Overall evaluation. The authors have done a good job formulating, demonstrating and discussing the issue, but unfortunately there is rather little practical outcome and recommendations on how to deal with the identified problems (given the paper estimates quite an abundance of ammonium nitrate in Europe and indicates its potentially frequent presence in PM2.5?
Could the authors suggest better solutions for the application of Vd in the case of semi-volatile (ammonium nitrate) aerosols i.e. whether and how the “apparent Vd” from field measurements could be used in a sound way? Alternatively, could a model representation of the apparent Vd be proposed? Actually the paper anticipates that the authors would (L. 105) “..suggest an approach to bridge the gap between observed apparent deposition velocities and deposition parametrisations based on Eq. (1)”.

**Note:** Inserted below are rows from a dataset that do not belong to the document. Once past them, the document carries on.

File: config.mk
export PLATFORM = sky130hd
export DESIGN_NAME = led_fader
export DESIGN_NICKNAME = d
export VERILOG_FILES = /design/src/rtl/led_fader.sv
export SDC_FILE = /design/constraint.sdc
export NUM_CORES = 1
export LEC_CHECK = 0
export BUFFER_PORTS_ARGS = -buffer_cell sky130_fd_sc_hd__buf_2
export CORE_ASPECT_RATIO = 1.1
export CORE_MARGIN = 4
export CORE_UTILIZATION = 50
export CTS_BUF_LIST = sky130_fd_sc_hd__clkbuf_8 sky130_fd_sc_hd__clkbuf_16
export CTS_CLUSTER_SIZE = 24
export DETAILED_ROUTE_END_ITERATION = 8
export MAX_ROUTING_LAYER = met4
export PLACE_DENSITY = 0.64
export SLEW_MARGIN = 20
export SYNTH_ARGS = -nofsm -noshare
export SYNTH_HDL_FRONTEND = slang
export SYNTH_SLANG_ARGS = --single-unit
File: constraint.sdc
create_clock -name clk -period 3.53 [get_ports clk]
set_clock_uncertainty 0.2 [all_clocks]
set_input_delay 0.353 -clock clk [delete_from_list [all_inputs] [get_ports clk]]
set_output_delay 0.353 -clock clk [all_outputs]
set_load 0.01 [all_outputs]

It would also be advisable to show the effect of accounting for gas-aerosol partitioning during aerosol deposition on model results on a regional (European) scale. What is the seasonality of this effect? Does it help to improve the model performance.

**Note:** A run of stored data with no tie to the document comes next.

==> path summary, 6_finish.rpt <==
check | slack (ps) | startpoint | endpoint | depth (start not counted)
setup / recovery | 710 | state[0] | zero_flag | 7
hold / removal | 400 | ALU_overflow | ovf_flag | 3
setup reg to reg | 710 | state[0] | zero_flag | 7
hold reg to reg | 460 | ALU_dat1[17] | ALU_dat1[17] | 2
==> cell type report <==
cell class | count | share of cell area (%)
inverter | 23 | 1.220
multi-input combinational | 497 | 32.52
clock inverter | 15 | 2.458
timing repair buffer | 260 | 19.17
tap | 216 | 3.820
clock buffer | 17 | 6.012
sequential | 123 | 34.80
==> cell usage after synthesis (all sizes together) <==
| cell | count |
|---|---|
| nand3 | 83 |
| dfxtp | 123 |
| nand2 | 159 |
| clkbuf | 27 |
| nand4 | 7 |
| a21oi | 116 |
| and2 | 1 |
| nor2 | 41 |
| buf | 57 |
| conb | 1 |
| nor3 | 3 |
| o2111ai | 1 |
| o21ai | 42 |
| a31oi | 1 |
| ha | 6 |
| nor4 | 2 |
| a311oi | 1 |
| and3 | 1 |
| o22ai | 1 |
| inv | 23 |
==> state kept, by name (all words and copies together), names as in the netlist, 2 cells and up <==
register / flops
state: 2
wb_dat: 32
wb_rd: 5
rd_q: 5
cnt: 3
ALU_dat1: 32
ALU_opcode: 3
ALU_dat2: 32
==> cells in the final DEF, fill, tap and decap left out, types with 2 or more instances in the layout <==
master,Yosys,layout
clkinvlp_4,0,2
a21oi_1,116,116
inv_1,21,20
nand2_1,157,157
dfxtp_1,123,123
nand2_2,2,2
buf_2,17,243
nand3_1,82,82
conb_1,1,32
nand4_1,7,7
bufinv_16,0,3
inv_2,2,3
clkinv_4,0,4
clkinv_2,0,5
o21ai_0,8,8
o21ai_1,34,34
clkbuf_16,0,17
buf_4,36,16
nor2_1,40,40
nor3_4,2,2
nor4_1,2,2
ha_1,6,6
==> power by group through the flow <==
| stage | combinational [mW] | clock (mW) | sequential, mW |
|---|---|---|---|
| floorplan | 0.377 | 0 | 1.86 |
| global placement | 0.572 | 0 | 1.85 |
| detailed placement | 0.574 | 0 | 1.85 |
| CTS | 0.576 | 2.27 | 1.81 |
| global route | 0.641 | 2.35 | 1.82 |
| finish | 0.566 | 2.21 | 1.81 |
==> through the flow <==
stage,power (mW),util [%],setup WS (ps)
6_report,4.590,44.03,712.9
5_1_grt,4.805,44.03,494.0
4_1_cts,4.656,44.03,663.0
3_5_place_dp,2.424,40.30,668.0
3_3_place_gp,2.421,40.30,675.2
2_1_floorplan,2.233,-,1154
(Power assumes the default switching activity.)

My recommendation would be that the paper can be published after the authors complete the manuscript in line with the suggestions in the evaluation above and also attend to the following comments.
Detailed comments:
- L. 96 - “The goal… explore the discrepancy between different experimental studies of Vd” sounds like exaggeration.
- L. 120-124 - was emissions for 1993 used for these simulations? If not, please comment on the uncertainties
- L. 135 - what season this simulation was representative of?’
- Section 3:
- Fig. 1 (b) and L. 138 - is that so that different diameters of NH4NO3 were assumed in the simulations in sec. 3 and 4: 0.3 um and 0.7 um? Any particular reason? Does SILAM model simulate size resolved Vd?
- Fig. 1 (a, b) - I assume that 0.3 um for NH4NO3 from SILAM’s was assumed in order to correspond with particle sizes of 0.1-0.4um in deposition timeseries from Gallagher et. al (1997). The latter is actually for particle number, where the smallest particles are said to probably be sulphate (and the smallest particles determine Vd due to their large number) - does that inconsistency matter for your findings/conclusions?
- Fig. 1 (a, b) - I assume that 0.3 um for NH4NO3 from SILAM’s was assumed in order to correspond with particle sizes of 0.1-0.4um in deposition timeseries from Gallagher et. al (1997). The latter is actually for particle number, where the smallest particles are said to probably be sulphate (and the smallest particles determine Vd due to their large number) - does that inconsistency matter for your findings/conclusions?
- What height the SILAM results in Fig. 1 are representative of?
6. L. 284 (Fig. 4) - Do you have model results showing that the PM in the lower cluster does not contain any ammonium nitrate indeed?
Minor comments:
- L. 3 - “ A brief overview” instead of We analyse
- L. 39 - define Vd,a
- L. 162 - why not NH3?
- L. 186 and 220 - explain the different (contrary) assumptions with respect to deposition efficiency?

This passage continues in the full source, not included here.